Correlation Between Income Growth and Income Fund
Can any of the company-specific risk be diversified away by investing in both Income Growth and Income Fund at the same time? Although using a correlation coefficient on its own may not help to predict future stock returns, this module helps to understand the diversifiable risk of combining Income Growth and Income Fund into the same portfolio, which is an essential part of the fundamental portfolio management process.
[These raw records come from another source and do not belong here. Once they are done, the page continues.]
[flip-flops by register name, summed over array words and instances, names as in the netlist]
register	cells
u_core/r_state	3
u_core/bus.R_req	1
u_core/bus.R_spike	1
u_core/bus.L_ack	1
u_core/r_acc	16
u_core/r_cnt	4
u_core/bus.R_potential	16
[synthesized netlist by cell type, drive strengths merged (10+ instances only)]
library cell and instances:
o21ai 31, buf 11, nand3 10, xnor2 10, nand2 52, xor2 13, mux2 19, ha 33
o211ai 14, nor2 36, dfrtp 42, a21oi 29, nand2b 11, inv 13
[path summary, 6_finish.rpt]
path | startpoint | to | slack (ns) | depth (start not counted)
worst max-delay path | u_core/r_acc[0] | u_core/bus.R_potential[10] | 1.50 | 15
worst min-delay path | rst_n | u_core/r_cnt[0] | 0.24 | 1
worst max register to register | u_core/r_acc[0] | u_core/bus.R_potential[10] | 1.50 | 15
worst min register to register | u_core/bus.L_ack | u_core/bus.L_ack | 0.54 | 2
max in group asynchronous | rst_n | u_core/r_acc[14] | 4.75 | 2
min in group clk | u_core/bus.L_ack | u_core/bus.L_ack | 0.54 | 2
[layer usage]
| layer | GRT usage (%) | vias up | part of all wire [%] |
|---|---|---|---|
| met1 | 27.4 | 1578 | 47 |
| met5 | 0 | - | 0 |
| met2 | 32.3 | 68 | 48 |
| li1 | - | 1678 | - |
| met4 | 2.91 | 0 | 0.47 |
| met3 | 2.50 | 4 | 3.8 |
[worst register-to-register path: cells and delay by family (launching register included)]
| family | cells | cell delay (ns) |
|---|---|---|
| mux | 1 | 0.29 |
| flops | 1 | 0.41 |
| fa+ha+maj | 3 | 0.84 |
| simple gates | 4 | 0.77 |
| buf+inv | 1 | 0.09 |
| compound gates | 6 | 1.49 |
By analyzing existing cross correlation between Income Growth Fund and Income Fund Institutional, you can compare the effects of market volatilities on Income Growth and Income Fund and check how they will diversify away market risk if combined in the same portfolio for a given time horizon. You can also utilize pair trading strategies of matching a long position in Income Growth with a short position of Income Fund. Check out your portfolio center. Please also check ongoing floating volatility patterns of Income Growth and Income Fund.
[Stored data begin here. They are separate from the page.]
**src/rtl/univ_register.sv**
```systemverilog
// Universal register: load, shift, rotate, increment/decrement, with carry/borrow and zero flags.
// Optional shadow register (save/restore/swap) compiled in by defining UNIV_REGISTER_SHADOW_EN.
module univ_register #(
  parameter int unsigned         WIDTH     = 8,
  parameter logic [WIDTH-1:0]    RESET_VAL = '0
) (
  input  logic             clk_i,
  input  logic             rst_ni,
  input  logic             clr_i,
  input  logic [2:0]       op_i,
  input  logic [WIDTH-1:0] data_i,
  input  logic             ser_i,
  input  logic             save_i,
  input  logic             restore_i,
  output logic [WIDTH-1:0] out_o,
  output logic             carry_o,
  output logic             zero_o,
  output logic [WIDTH-1:0] shadow_o
);

  localparam logic [2:0] OP_HOLD = 3'b000;
  localparam logic [2:0] OP_LOAD = 3'b001;
  localparam logic [2:0] OP_SHL  = 3'b010;
  localparam logic [2:0] OP_SHR  = 3'b011;
  localparam logic [2:0] OP_ROL  = 3'b100;
  localparam logic [2:0] OP_ROR  = 3'b101;
  localparam logic [2:0] OP_INC  = 3'b110;
  localparam logic [2:0] OP_DEC  = 3'b111;

  logic [WIDTH-1:0] out_q, out_d;
  logic             carry_q, carry_d;
  logic [WIDTH-1:0] op_res;
  logic             op_carry;

  // Result of the selected operation on the current main register value
  always_comb begin
    op_res   = out_q;
    op_carry = carry_q;
    unique case (op_i)
      OP_HOLD: begin
        op_res   = out_q;
        op_carry = carry_q;
      end
      OP_LOAD: begin
        op_res   = data_i;
        op_carry = 1'b0;
      end
      OP_SHL: begin
        op_res   = {out_q[WIDTH-2:0], ser_i};
        op_carry = out_q[WIDTH-1];
      end
      OP_SHR: begin
        op_res   = {ser_i, out_q[WIDTH-1:1]};
        op_carry = out_q[0];
      end
      OP_ROL: begin
        op_res   = {out_q[WIDTH-2:0], out_q[WIDTH-1]};
        op_carry = out_q[WIDTH-1];
      end
      OP_ROR: begin
        op_res   = {out_q[0], out_q[WIDTH-1:1]};
        op_carry = out_q[0];
      end
      OP_INC: begin
        op_res   = out_q + WIDTH'(1);
        op_carry = &out_q;
      end
      OP_DEC: begin
        op_res   = out_q - WIDTH'(1);
        op_carry = ~|out_q;
      end
      default: begin
        op_res   = out_q;
        op_carry = carry_q;
      end
    endcase
  end

`ifdef UNIV_REGISTER_SHADOW_EN
  logic [WIDTH-1:0] shadow_q, shadow_d;

  // Priority clr > restore > op; save copies the pre-edge value, so save+restore swaps
  always_comb begin
    out_d    = op_res;
    carry_d  = op_carry;
    shadow_d = shadow_q;
    if (save_i) begin
      shadow_d = out_q;
    end
    if (clr_i) begin
      out_d   = '0;
      carry_d = 1'b0;
    end else if (restore_i) begin
      out_d   = shadow_q;
      carry_d = 1'b0;
    end
  end

  always_ff @(posedge clk_i) begin
    if (!rst_ni) begin
      shadow_q <= '0;
    end else begin
      shadow_q <= shadow_d;
    end
  end

  assign shadow_o = shadow_q;
`else
  logic unused_shadow_ctrl;

  always_comb begin
    out_d   = op_res;
    carry_d = op_carry;
    if (clr_i) begin
      out_d   = '0;
      carry_d = 1'b0;
    end
  end

  assign unused_shadow_ctrl = save_i ^ restore_i;
  assign shadow_o           = '0;
`endif

  always_ff @(posedge clk_i) begin
    if (!rst_ni) begin
      out_q   <= RESET_VAL;
      carry_q <= 1'b0;
    end else begin
      out_q   <= out_d;
      carry_q <= carry_d;
    end
  end

  assign out_o   = out_q;
  assign carry_o = carry_q;
  assign zero_o  = (out_q == '0);

endmodule

```
**config.mk**
```make
export PLATFORM = sky130hd
export DESIGN_NAME = univ_register
export DESIGN_NICKNAME = d
export VERILOG_FILES = /design/src/rtl/univ_register.sv
export SDC_FILE = /design/constraint.sdc
export NUM_CORES = 1
export LEC_CHECK = 0
export ABC_CLOCK_PERIOD_IN_PS = 2500
export CAP_MARGIN = 40
export CORE_MARGIN = 5
export CORE_UTILIZATION = 35
export CTS_CLUSTER_DIAMETER = 200
export DETAILED_ROUTE_END_ITERATION = 10
export MAX_ROUTING_LAYER = met4
export SETUP_SLACK_MARGIN = 0.15
export SLEW_MARGIN = 20
export SYNTH_ARGS = -nofsm -noshare
export SYNTH_HDL_FRONTEND = slang
export SYNTH_SLANG_ARGS = --single-unit
```
**constraint.sdc**
```tcl
create_clock -name clk_i -period 2.5 [get_ports clk_i]
set_input_delay 0.5 -clock clk_i [delete_from_list [all_inputs] [get_ports clk_i]]
set_output_delay 0.5 -clock clk_i [all_outputs]
set_load 0.02 [all_outputs]
```
==> results of run 1 <==
-- power by group --
part           switching, W  internal (W)  total, W  leakage [nW]
Clock             0.0000623     0.0000618  0.000124        0.0150
Combinational      0.000123     0.0000979  0.000221         0.454
Sequential       0.00000399      0.000150  0.000154        0.0736
Total              0.000189      0.000310  0.000500         0.543
-- worst max path at each step --
stage | startpoint | endpoint
after floorplan | out_o[3] | zero_o
after global placement | op_i[2] | out_o[6]
after detailed placement | op_i[2] | out_o[6]
after CTS | out_o[4] | zero_o
after global routing | out_o[4] | zero_o
final | op_i[2] | out_o[6]
-- stage by stage --
step	instances	area [um2]	setup slack, ps	power, W	setup TNS, ps
final	220	1390	277	0.000500	0
after floorplan	154	1120	504	0.000311	0
after global placement	216	1370	-10.5	0.000377	-10.5
after CTS	220	1400	164	0.000505	0
after global routing	220	1390	161	0.000535	0
after detailed placement	216	1370	-24.9	0.000380	-24.9
-- state kept, by name, summed over array words and instances (netlist names) --
register	count
carry_o	1
out_o	8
Diversification Opportunities for Income Growth and Income Fund
0.79 | Correlation Coefficient |
Poor diversification
The 3 months correlation between Income and Income is 0.79. Overlapping area represents the amount of risk that can be diversified away by holding Income Growth Fund and Income Fund Institutional in the same portfolio, assuming nothing else is changed. The correlation between historical prices or returns on Income Fund Institutional and Income Growth is a relative statistical measure of the degree to which these equity instruments tend to move together. The correlation coefficient measures the extent to which returns on Income Growth Fund are associated (or correlated) with Income Fund. Values of the correlation coefficient range from -1 to +1, where. The correlation of zero (0) is possible when the price movement of Income Fund Institutional has no effect on the direction of Income Growth i.e., Income Growth and Income Fund go up and down completely randomly.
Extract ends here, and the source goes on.